- **TASK DIRECTIONS**: In the data below, find every line with the word "same" and copy it.

*** Opening RECORDS SUPPLIED ***

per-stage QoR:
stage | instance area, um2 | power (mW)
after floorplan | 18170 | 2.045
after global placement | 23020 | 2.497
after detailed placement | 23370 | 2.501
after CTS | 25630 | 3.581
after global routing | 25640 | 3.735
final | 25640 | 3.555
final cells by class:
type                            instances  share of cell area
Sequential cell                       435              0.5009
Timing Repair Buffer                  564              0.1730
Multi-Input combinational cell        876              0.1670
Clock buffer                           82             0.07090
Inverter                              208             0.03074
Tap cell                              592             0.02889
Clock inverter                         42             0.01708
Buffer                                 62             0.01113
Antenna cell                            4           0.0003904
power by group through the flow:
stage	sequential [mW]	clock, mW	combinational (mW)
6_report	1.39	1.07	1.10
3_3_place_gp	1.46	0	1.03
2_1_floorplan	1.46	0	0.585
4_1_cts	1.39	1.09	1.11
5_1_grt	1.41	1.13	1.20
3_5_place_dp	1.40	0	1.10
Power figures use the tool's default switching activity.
[src/design/xmr_pkg.sv]
// ----------------------------------------------------------------------------
// xmr_pkg
// Shared constants and types of the XMODEM block receiver: symbols, command,
// verdict and status codes, register indexes and the configuration struct.
// ----------------------------------------------------------------------------
package xmr_pkg;

  localparam int DATA_BYTES = 128;

  localparam int CMD_W  = 2;
  localparam int BYTE_W = 8;
  localparam int CRC_W  = 16;
  localparam int CODE_W = 2;
  localparam int CFG_IDX_W  = 1;
  localparam int CFG_DATA_W = 8;

  localparam logic [BYTE_W-1:0] FIRST_CHECK_POS = BYTE_W'(DATA_BYTES + 2);

  localparam logic [BYTE_W-1:0] SYM_SOH = 8'h01;
  localparam logic [BYTE_W-1:0] SYM_EOT = 8'h04;
  localparam logic [BYTE_W-1:0] SYM_ACK = 8'h06;
  localparam logic [BYTE_W-1:0] SYM_NAK = 8'h15;
  localparam logic [BYTE_W-1:0] SYM_ETB = 8'h17;
  localparam logic [BYTE_W-1:0] SYM_CRC = 8'h43;

  localparam logic [CMD_W-1:0] CMD_START   = 2'd0;
  localparam logic [CMD_W-1:0] CMD_BYTE    = 2'd1;
  localparam logic [CMD_W-1:0] CMD_TIMEOUT = 2'd2;

  localparam logic [CODE_W-1:0] VERDICT_NONE   = 2'd0;
  localparam logic [CODE_W-1:0] VERDICT_ACCEPT = 2'd1;
  localparam logic [CODE_W-1:0] VERDICT_REJECT = 2'd2;

  localparam logic [CODE_W-1:0] STATUS_IDLE     = 2'd0;
  localparam logic [CODE_W-1:0] STATUS_BUSY     = 2'd1;
  localparam logic [CODE_W-1:0] STATUS_FINISHED = 2'd2;
  localparam logic [CODE_W-1:0] STATUS_FAILED   = 2'd3;

  localparam logic [CFG_IDX_W-1:0] REG_CHECK_MODE  = 1'd0;
  localparam logic [CFG_IDX_W-1:0] REG_RETRY_LIMIT = 1'd1;

  localparam logic [BYTE_W-1:0] RETRY_LIMIT_RESET = 8'd10;

  typedef struct packed {
    logic              check_mode;
    logic [BYTE_W-1:0] retry_limit;
  } cfg_t;

endpackage

[src/design/xmr_ifs.sv]
// ----------------------------------------------------------------------------
// xmr_ifs
// Channel interfaces: receive events in, protocol results out.
// ----------------------------------------------------------------------------
interface xmr_evt_if;
  import xmr_pkg::*;
  logic              valid;
  logic              ready;
  logic [CMD_W-1:0]  command;
  logic [BYTE_W-1:0] rx_byte;
  modport source(output valid, command, rx_byte, input ready);
  modport sink(input valid, command, rx_byte, output ready);
endinterface

interface xmr_res_if;
  import xmr_pkg::*;
  logic              valid;
  logic              ready;
  logic              send_valid;
  logic [BYTE_W-1:0] send_byte;
  logic              data_valid;
  logic [BYTE_W-1:0] data_byte;
  logic [CODE_W-1:0] block_verdict;
  logic [CODE_W-1:0] transfer_status;
  modport source(output valid, send_valid, send_byte, data_valid, data_byte,
                 block_verdict, transfer_status, input ready);
  modport sink(input valid, send_valid, send_byte, data_valid, data_byte,
               block_verdict, transfer_status, output ready);
endinterface

[src/design/xmr_check.sv]
// ----------------------------------------------------------------------------
// xmr_check
// Running block check update for one payload byte: 8-bit sum or
// CRC-16/XMODEM (polynomial 0x1021, MSB first).
// ----------------------------------------------------------------------------
module xmr_check (
  input  logic                       check_mode,
  input  logic [xmr_pkg::CRC_W-1:0]  cur,
  input  logic [xmr_pkg::BYTE_W-1:0] data,
  output logic [xmr_pkg::CRC_W-1:0]  nxt
);
  import xmr_pkg::*;

  logic [CRC_W-1:0]  crc;
  logic [BYTE_W-1:0] sum;

  always_comb begin
    crc = cur ^ {data, 8'h00};
    for (int i = 0; i < BYTE_W; i++) begin
      if (crc[CRC_W-1]) begin
        crc = {crc[CRC_W-2:0], 1'b0} ^ 16'h1021;
      end else begin
        crc = {crc[CRC_W-2:0], 1'b0};
      end
    end
  end

  assign sum = cur[BYTE_W-1:0] + data;
  assign nxt = check_mode ? crc : {8'h00, sum};

endmodule

[src/design/xmr_core.sv]
// ----------------------------------------------------------------------------
// xmr_core
// Protocol state machine and result register. Each accepted event updates
// the transfer state and loads one result transaction.
// ----------------------------------------------------------------------------
module xmr_core (
  input  logic          clk,
  input  logic          rst,
  input  xmr_pkg::cfg_t cfg,
  xmr_evt_if.sink       evt,
  xmr_res_if.source     res
);
  import xmr_pkg::*;

  localparam logic [2:0] PH_IDLE  = 3'd0;
  localparam logic [2:0] PH_INIT  = 3'd1;
  localparam logic [2:0] PH_GAP   = 3'd2;
  localparam logic [2:0] PH_BLOCK = 3'd3;
  localparam logic [2:0] PH_DONE  = 3'd4;
  localparam logic [2:0] PH_FAIL  = 3'd5;

  logic [2:0]        phase, phase_next;
  logic [BYTE_W-1:0] attempts, attempts_next;
  logic [BYTE_W-1:0] expected, expected_next;
  logic [BYTE_W-1:0] pos, pos_next;
  logic              header_ok, header_ok_next;
  logic [BYTE_W-1:0] seen, seen_next;
  logic [CRC_W-1:0]  run, run_next;
  logic [CRC_W-1:0]  rcv, rcv_next;

  logic              out_valid;
  logic              send_valid, send_valid_next;
  logic [BYTE_W-1:0] send_byte, send_byte_next;
  logic              data_valid, data_valid_next;
  logic [BYTE_W-1:0] data_byte, data_byte_next;
  logic [CODE_W-1:0] verdict, verdict_next;
  logic [CODE_W-1:0] status, status_next;

  logic              acc;
  logic [CRC_W-1:0]  run_upd;
  logic [BYTE_W-1:0] last_pos;
  logic [BYTE_W-1:0] init_sym;
  logic [CRC_W-1:0]  rcv_full;
  logic              check_ok;
  logic              block_ok;

  xmr_check u_check (
    .check_mode(cfg.check_mode),
    .cur       (run),
    .data      (evt.rx_byte),
    .nxt       (run_upd)
  );

  assign evt.ready = !out_valid || res.ready;
  assign acc       = evt.valid && evt.ready;

  assign last_pos = FIRST_CHECK_POS + {7'd0, cfg.check_mode};
  assign init_sym = cfg.check_mode ? SYM_CRC : SYM_NAK;
  assign rcv_full = {rcv[CRC_W-1:BYTE_W], evt.rx_byte};
  assign check_ok = cfg.check_mode ? (run == rcv_full) : (run[BYTE_W-1:0] == evt.rx_byte);
  assign block_ok = header_ok && check_ok;

  always_comb begin
    phase_next      = phase;
    attempts_next   = attempts;
    expected_next   = expected;
    pos_next        = pos;
    header_ok_next  = header_ok;
    seen_next       = seen;
    run_next        = run;
    rcv_next        = rcv;
    send_valid_next = 1'b0;
    send_byte_next  = 8'h00;
    data_valid_next = 1'b0;
    data_byte_next  = 8'h00;
    verdict_next    = VERDICT_NONE;

    if (evt.command == CMD_START) begin
      phase_next      = PH_INIT;
      attempts_next   = 8'd1;
      expected_next   = 8'd1;
      pos_next        = 8'd0;
      header_ok_next  = 1'b0;
      seen_next       = 8'd0;
      run_next        = 16'd0;
      rcv_next        = 16'd0;
      send_valid_next = 1'b1;
      send_byte_next  = init_sym;
    end else begin
      case (phase)
        PH_INIT: begin
          if (evt.command == CMD_TIMEOUT) begin
            if (attempts < cfg.retry_limit) begin
              attempts_next   = attempts + 8'd1;
              send_valid_next = 1'b1;
              send_byte_next  = init_sym;
            end else begin
              phase_next = PH_FAIL;
            end
          end else if (evt.command == CMD_BYTE) begin
            if (evt.rx_byte == SYM_SOH) begin
              phase_next     = PH_BLOCK;
              pos_next       = 8'd0;
              header_ok_next = 1'b0;
              seen_next      = 8'd0;
              run_next       = 16'd0;
              rcv_next       = 16'd0;
            end else begin
              phase_next = PH_FAIL;
            end
          end
        end
        PH_GAP: begin
          if (evt.command == CMD_BYTE) begin
            if (evt.rx_byte == SYM_SOH) begin
              phase_next     = PH_BLOCK;
              pos_next       = 8'd0;
              header_ok_next = 1'b0;
              seen_next      = 8'd0;
              run_next       = 16'd0;
              rcv_next       = 16'd0;
            end else if (evt.rx_byte == SYM_EOT || evt.rx_byte == SYM_ETB) begin
              send_valid_next = 1'b1;
              send_byte_next  = SYM_ACK;
              phase_next      = PH_DONE;
            end else begin
              phase_next = PH_FAIL;
            end
          end
        end
        PH_BLOCK: begin
          if (evt.command == CMD_BYTE) begin
            pos_next = pos + 8'd1;
            if (pos == 8'd0) begin
              seen_next = evt.rx_byte;
            end else if (pos == 8'd1) begin
              header_ok_next = (seen == expected) &&
                               (({1'b0, seen} + {1'b0, evt.rx_byte}) == 9'd255);
            end else if (pos < FIRST_CHECK_POS) begin
              data_valid_next = 1'b1;
              data_byte_next  = evt.rx_byte;
              run_next        = run_upd;
            end else if (pos >= last_pos) begin
              rcv_next        = cfg.check_mode ? rcv_full : {8'h00, evt.rx_byte};
              send_valid_next = 1'b1;
              phase_next      = PH_GAP;
              pos_next        = 8'd0;
              if (block_ok) begin
                send_byte_next = SYM_ACK;
                verdict_next   = VERDICT_ACCEPT;
                expected_next  = expected + 8'd1;
              end else begin
                send_byte_next = SYM_NAK;
                verdict_next   = VERDICT_REJECT;
              end
            end else begin
              rcv_next = {evt.rx_byte, 8'h00};
            end
          end
        end
        default: begin
        end
      endcase
    end

    case (phase_next)
      PH_IDLE: status_next = STATUS_IDLE;
      PH_DONE: status_next = STATUS_FINISHED;
      PH_FAIL: status_next = STATUS_FAILED;
      default: status_next = STATUS_BUSY;
    endcase
  end

  always_ff @(posedge clk) begin
    if (rst) begin
      phase     <= PH_IDLE;
      attempts  <= 8'd0;
      expected  <= 8'd1;
      pos       <= 8'd0;
      header_ok <= 1'b0;
      seen      <= 8'd0;
      run       <= 16'd0;
      rcv       <= 16'd0;
      out_valid <= 1'b0;
    end else begin
      if (acc) begin
        phase     <= phase_next;
        attempts  <= attempts_next;
        expected  <= expected_next;
        pos       <= pos_next;
        header_ok <= header_ok_next;
        seen      <= seen_next;
        run       <= run_next;
        rcv       <= rcv_next;
        out_valid <= 1'b1;
      end else if (res.ready) begin
        out_valid <= 1'b0;
      end
    end
  end

  always_ff @(posedge clk) begin
    if (acc) begin
      send_valid <= send_valid_next;
      send_byte  <= send_byte_next;
      data_valid <= data_valid_next;
      data_byte  <= data_byte_next;
      verdict    <= verdict_next;
      status     <= status_next;
    end
  end

  assign res.valid           = out_valid;
  assign res.send_valid      = send_valid;
  assign res.send_byte       = send_byte;
  assign res.data_valid      = data_valid;
  assign res.data_byte       = data_byte;
  assign res.block_verdict   = verdict;
  assign res.transfer_status = status;

  a_verdict_sends: assert property (@(posedge clk) disable iff (rst)
    (out_valid && verdict != VERDICT_NONE) |-> send_valid)
    else $error("block verdict without a send symbol");

  a_data_no_verdict: assert property (@(posedge clk) disable iff (rst)
    out_valid |-> !(data_valid && verdict != VERDICT_NONE))
    else $error("payload byte and verdict in one transaction");

  a_pos_bound: assert property (@(posedge clk) disable iff (rst)
    phase == PH_BLOCK |-> pos <= FIRST_CHECK_POS + 8'd1)
    else $error("byte position past the check field");

  a_start_busy: assert property (@(posedge clk) disable iff (rst)
    (acc && evt.command == CMD_START) |=>
      (out_valid && send_valid && status == STATUS_BUSY && phase == PH_INIT))
    else $error("start did not open a transfer");

endmodule

[src/design/xmodem_block_receiver.sv]
// ----------------------------------------------------------------------------
// xmodem_block_receiver
// XMODEM receive side: init symbol and retries, block header and check
// verification (8-bit sum or CRC-16/XMODEM), payload streaming, ACK/NAK.
//
//   channel  dir   transaction
//   evt      in    command, rx_byte (start, received byte, timeout)
//   res      out   send_valid/byte, data_valid/byte, block_verdict, status
//   cfg_*    in    write of check_mode (index 0) or retry_limit (index 1)
//
// One event per cycle unless a result stalls; each result is registered.
// The output register frees when res.ready is high, so evt.ready follows it.
// A stalled result holds; the next event is taken in the cycle it leaves.
// Reset is synchronous: idle, checksum mode, retry limit of 10.
// ----------------------------------------------------------------------------
module xmodem_block_receiver (
  input  logic                           clk,
  input  logic                           rst,
  input  logic                           cfg_we,
  input  logic [xmr_pkg::CFG_IDX_W-1:0]  cfg_index,
  input  logic [xmr_pkg::CFG_DATA_W-1:0] cfg_data,
  xmr_evt_if.sink                        evt,
  xmr_res_if.source                      res
);
  import xmr_pkg::*;

  cfg_t cfg;

  always_ff @(posedge clk) begin
    if (rst) begin
      cfg.check_mode  <= 1'b0;
      cfg.retry_limit <= RETRY_LIMIT_RESET;
    end else if (cfg_we) begin
      case (cfg_index)
        REG_CHECK_MODE:  cfg.check_mode  <= cfg_data[0];
        REG_RETRY_LIMIT: cfg.retry_limit <= cfg_data;
        default: begin
        end
      endcase
    end
  end

  xmr_core u_core (
    .clk(clk),
    .rst(rst),
    .cfg(cfg),
    .evt(evt),
    .res(res)
  );

endmodule
[src/flat_wrapper.sv]
// flat-port wrapper written by rule: the top's interface ports become plain ports
module xmodem_block_receiver_flat import xmr_pkg::*;
  (clk, rst, cfg_we, cfg_index, cfg_data, evt_valid, evt_command, evt_rx_byte, evt_ready, res_valid, res_send_valid, res_send_byte, res_data_valid, res_data_byte, res_block_verdict, res_transfer_status, res_ready);
  xmr_evt_if evt_i ();
  xmr_res_if res_i ();
  input  logic clk;
  input  logic rst;
  input  logic cfg_we;
  input  logic [xmr_pkg::CFG_IDX_W-1:0] cfg_index;
  input  logic [xmr_pkg::CFG_DATA_W-1:0] cfg_data;
  input wire logic [$bits(evt_i.valid)-1:0] evt_valid;
  input wire logic [$bits(evt_i.command)-1:0] evt_command;
  input wire logic [$bits(evt_i.rx_byte)-1:0] evt_rx_byte;
  output wire logic [$bits(evt_i.ready)-1:0] evt_ready;
  output wire logic [$bits(res_i.valid)-1:0] res_valid;
  output wire logic [$bits(res_i.send_valid)-1:0] res_send_valid;
  output wire logic [$bits(res_i.send_byte)-1:0] res_send_byte;
  output wire logic [$bits(res_i.data_valid)-1:0] res_data_valid;
  output wire logic [$bits(res_i.data_byte)-1:0] res_data_byte;
  output wire logic [$bits(res_i.block_verdict)-1:0] res_block_verdict;
  output wire logic [$bits(res_i.transfer_status)-1:0] res_transfer_status;
  input wire logic [$bits(res_i.ready)-1:0] res_ready;
  assign evt_i.valid = evt_valid;
  assign evt_i.command = evt_command;
  assign evt_i.rx_byte = evt_rx_byte;
  assign evt_ready = evt_i.ready;
  assign res_valid = res_i.valid;
  assign res_send_valid = res_i.send_valid;
  assign res_send_byte = res_i.send_byte;
  assign res_data_valid = res_i.data_valid;
  assign res_data_byte = res_i.data_byte;
  assign res_block_verdict = res_i.block_verdict;
  assign res_transfer_status = res_i.transfer_status;
  assign res_i.ready = res_ready;
  xmodem_block_receiver u_core (.clk(clk), .rst(rst), .cfg_we(cfg_we), .cfg_index(cfg_index), .cfg_data(cfg_data), .evt(evt_i), .res(res_i));
endmodule
[config.mk]
export PLATFORM = sky130hd
export DESIGN_NAME = xmodem_block_receiver_flat
export DESIGN_NICKNAME = d
export VERILOG_FILES = /design/src/design/xmr_pkg.sv /design/src/design/xmr_ifs.sv /design/src/design/xmr_check.sv /design/src/design/xmr_core.sv /design/src/design/xmodem_block_receiver.sv /design/src/flat_wrapper.sv
export SDC_FILE = /design/constraint.sdc
export NUM_CORES = 1
export LEC_CHECK = 0
export BUFFER_PORTS_ARGS = -buffer_cell sky130_fd_sc_hd__buf_2
export CAP_MARGIN = 20
export CORE_ASPECT_RATIO = 0.9
export CORE_UTILIZATION = 36
export CTS_CLUSTER_SIZE = 24
export DETAILED_ROUTE_END_ITERATION = 12
export PLACE_DENSITY = 0.56
export SKIP_LAST_GASP = 1
export SLEW_MARGIN = 20
export SYNTH_ARGS = -nofsm -noshare
export SYNTH_HDL_FRONTEND = slang
export SYNTH_SLANG_ARGS = --single-unit
[constraint.sdc]
create_clock -name clk -period 2.7 [get_ports clk]
set_input_delay 0.405 -clock clk [delete_from_list [all_inputs] [get_ports clk]]
set_output_delay 0.405 -clock clk [all_outputs]
set_load 0.05 [all_outputs]
==> flow_summary.toml, run 1 <==
[outcome]
status = "finished clean"

[clock_network]
cts_tree = "done"
clk_pin_slew_ps = 70
postCtsHoldBufs = 0
htree_levels = 3
cts.sinks = 89
insertion_delay_ps = 350
cts-root-buf = "clkbuf_16"
cts-buffers-inserted = 9
cts_buffer_depth = 2

[timing]
hold_slack_ps = 286
timing.slew.headroom_pct = 54.4
min_period_over_period_pct = 94.7
setup_viol = 0
final-hold-violation-count = 0
fin_crit_ps = 2560
grt_setup_unrepaired = "false"
tightest_slew_ps = 679
drv_slew = 0
clock_skew_ps = 5.13
fmax_mhz = 391
tns_ps = 0

[floorplanning]
fp.dieW_um = 130
rows = 41
core_sq_mm = 0.0142
dieArea_sq_mm = 0.0152
initial_core_util_pct = 37.3
pin_count = 48
die-height_um = 117

[worst_setup_path]
critPathArrivalTime_ps = 2840
required_ps = 2980
critPathKind = "register to register"
cp_max_fo = 4
cp-start-kind = "register"
endpoint_kind = "register"

[power]
p_comb_share_pct = 11.6
peakVddDrop_mv = 0.359
p_leak_nw = 2.37
power_density_mw_per_mm2 = 512
clockPowerShare_pct = 43.7
switching_share_pct = 26.3
p_seq_share_pct = 44.7
switching_power_w = 0.000823
p_int_w = 0.00231

[yosys]
ys_async_sr_fraction_pct = 0
synth-seq-cells = 89
syn_area_sq_mm = 0.00528
ys_seq_area_share_pct = 37.3
synth_cell_types = 65
avgSynthCellArea_sq_um = 8.69
synth-edff-count = 19
synth.yosys.warnings = 0
ys.flop_type = "dfxtp_1"
synthCells = 608

[drt]
drc = 0
first_iter_violations = 351
vias = 4657
viasPerCell = 5.43
wire_per_inst_um = 16.3
drt_first_pass_iters = 5
final_antenna_net_count = 0
routed_wl_um = 14000

[place]
routabilityCongestion = 0.812
dp_hpwl_um = 10100
placed_cell_area_sq_mm = 0.00580
io_buffers = 44

[finish]
syn_to_final_growth_pct = 15.9
mostFrequentLayoutCell = "nand2_1"
final_cell_area_sq_mm = 0.00612
final_cell_mix = "nand2_1, dfxtp_1, a21oi_1"
nets = 713
n_antenna_cell = 0
fillers = 1414
drive_gt1_share_pct = 14.3

[grt]
grt_pass1_wl_um = 22700
overflow = 0
grt_max_degree = 31
antenna_found_initial = 0
grt_pass1_vias = 4311
grt_usage_pct = 19.5

[min_path]
worstHoldPathType = "primary input to register"

[flow_run]
maxCapViolations = 0
==> synthesized netlist by cell type (all sizes together) (5+ instances only) <==
cell type,number,area share (%)
o211ai,5,0.71
a21o,8,1.1
nand3,23,2.2
nand3b,5,0.71
clkbuf,20,1.4
nand4,19,2.3
ha,28,6.6
o21a,7,1.0
or3,5,0.59
xor2,27,4.5
nor2,28,2.0
nor3,9,0.85
buf,10,1.1
o2111ai,13,2.2
nand2,84,6.0
and3,5,0.59
a2111oi,5,0.83
mux2i,9,1.7
xnor2,27,4.5
edfxtp,19,11
nor4,7,1.1
a21oi,57,5.5
nand2b,11,1.3
dfxtp,70,27
and2,11,1.3
inv,22,1.6
a211oi,5,0.71
o21ai,16,1.5
==> layout make-up <==
type	count	area, sq um	area share (%)
clock buffer	10	229	3.74
clock inverter	6	92.6	1.51
inverter	24	90.1	1.47
multi-input combinational	467	3090	50.5
sequential	89	1970	32.2
tap	193	241	3.95
timing repair buffer	68	400	6.54
==> flip-flops by register name (all words and copies together) (netlist names), 3 cells and up <==
register and cells:
u_core.u_core.run 16, u_core.cfg 9, u_core.u_core.attempts 8, u_core.u_core.expected 8, u_core.u_core.pos 8, u_core.u_core.rcv 8
u_core.u_core.res.data_byte 8, u_core.u_core.seen 8, u_core.u_core.res.send_byte 5, u_core.u_core.phase 3
==> path summary, 6_finish.rpt <==
check	start	end	slack, ps	depth (start not counted)
min	cfg_data[7]	u_core.cfg[7]$_SDFFE_PP0P_	290	3
max	u_core.u_core.run[4]$_SDFFE_PP0P_	u_core.u_core.expected[7]$_SDFFE_PP0P_	140	7
max reg2reg	u_core.u_core.run[4]$_SDFFE_PP0P_	u_core.u_core.expected[7]$_SDFFE_PP0P_	140	7
min reg2reg	u_core.cfg[7]$_SDFFE_PP0P_	u_core.cfg[7]$_SDFFE_PP0P_	460	2
==> kinds of logic after synthesis <==
kind of cell,share of synthesized area (%)
simple gates,21.8
compound gates,18.5
mux,1.71
xor+xnor,8.96
flops,37.3
buf+inv,4.26
fa+ha+maj,7.39
other cells,0.0710
==> worst max-delay path, stage by stage (launching register included) <==
cell and delay (ps):
dfxtp_1 420, ha_1 300, nor4b_1 390, nand3_1 120, nor3_1 280, nand3b_1 150
a2111oi_0 580, mux2i_1 230
==> stage by stage <==
stage | util [%] | cells | setup slack (ps) | total power (W)
finish | 43.2 | 857 | 143 | 0.00313
global route | 43.2 | 857 | 1.66 | 0.00324
CTS | 43.2 | 857 | 133 | 0.00316
detailed placement | 40.9 | 841 | -15.7 | 0.00179
global placement | 40.9 | 841 | 67.8 | 0.00179
floorplan | - | 610 | 109 | 0.00167
==> power groups by stage <==
stage          sequential (W)  combinational (W)  clock [W]
4_1_cts               0.00140           0.000361    0.00139
3_5_place_dp          0.00143           0.000359          0
2_1_floorplan         0.00149           0.000183          0
5_1_grt               0.00140           0.000393    0.00144
3_3_place_gp          0.00143           0.000355          0
6_report              0.00140           0.000362    0.00137
==> repair_timing <==
action | 4_1_cts | 5_1_grt
gates resized for setup | 0 | 1
setup buffers | 0 | 0
endpoints found under the setup margin | 0 | 8
==> routing by layer <==
metal  vias up  GRT usage, %  part of all wire, %
li1       2301             -                    -
met1      2243          27.3                   51
met2       100          30.0                   43
met3        13          3.68                  3.7
met4         0          7.13                  1.6
met5         -             0                    0
(Power assumes the default switching activity.)
### src/vrp_pkg.sv
// Package for the vertex rotate and project pipeline.
// Holds payload and configuration types, register indexes and the
// saturation and truncation helpers shared by all pipeline cells.
package vrp_pkg;

  localparam int COORD_WIDTH = 16;
  localparam int CFG_INDEX_WIDTH = 3;
  localparam int CFG_DATA_WIDTH = 32;
  localparam int WIDE = 72;

  // sqrt(3)/2 as unsigned Q0.32, rounded to nearest.
  localparam logic [63:0] COS30_Q32 = 64'd3719550787;

  localparam logic [CFG_INDEX_WIDTH-1:0] REG_ZOOM = 3'd0;
  localparam logic [CFG_INDEX_WIDTH-1:0] REG_ROT_X = 3'd1;
  localparam logic [CFG_INDEX_WIDTH-1:0] REG_ROT_Y = 3'd2;
  localparam logic [CFG_INDEX_WIDTH-1:0] REG_ROT_Z = 3'd3;
  localparam logic [CFG_INDEX_WIDTH-1:0] REG_DEPTH_OFF = 3'd4;
  localparam logic [CFG_INDEX_WIDTH-1:0] REG_SCREEN_X_OFF = 3'd5;
  localparam logic [CFG_INDEX_WIDTH-1:0] REG_SCREEN_Y_OFF = 3'd6;
  localparam logic [CFG_INDEX_WIDTH-1:0] REG_ISO_EN = 3'd7;

  localparam logic [31:0] SINCOS_RESET = 32'h4000_0000;

  typedef struct packed {
    logic signed [COORD_WIDTH-1:0] point_x;
    logic signed [COORD_WIDTH-1:0] point_y;
    logic signed [COORD_WIDTH-1:0] point_z;
  } point_t;

  typedef struct packed {
    logic signed [31:0] screen_x;
    logic signed [31:0] screen_y;
    logic signed [31:0] depth_z;
  } result_t;

  typedef struct packed {
    logic signed [15:0] depth_offset;
    logic signed [15:0] screen_x_offset;
    logic signed [15:0] screen_y_offset;
    logic               iso_enable;
  } proj_cfg_t;

  function automatic logic signed [31:0] sat32(input logic signed [WIDE-1:0] v);
    logic same;
    same = (&v[WIDE-1:31]) || (~|v[WIDE-1:31]);
    if (same) begin
      return v[31:0];
    end else if (v[WIDE-1]) begin
      return 32'sh8000_0000;
    end else begin
      return 32'sh7fff_ffff;
    end
  endfunction

  // Divide by 2^f, rounding toward zero.
  function automatic logic signed [WIDE-1:0] trunc_frac(input logic signed [WIDE-1:0] v,
                                                        input int f);
    logic signed [WIDE-1:0] bias;
    bias = (WIDE'(1) <<< f) - WIDE'(1);
    if (v[WIDE-1]) begin
      return (v + bias) >>> f;
    end else begin
      return v >>> f;
    end
  endfunction

endpackage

*** Closing RECORDS SUPPLIED ***

- **TASK ANSWER**:
    logic same;
    same = (&v[WIDE-1:31]) || (~|v[WIDE-1:31]);
    if (same) begin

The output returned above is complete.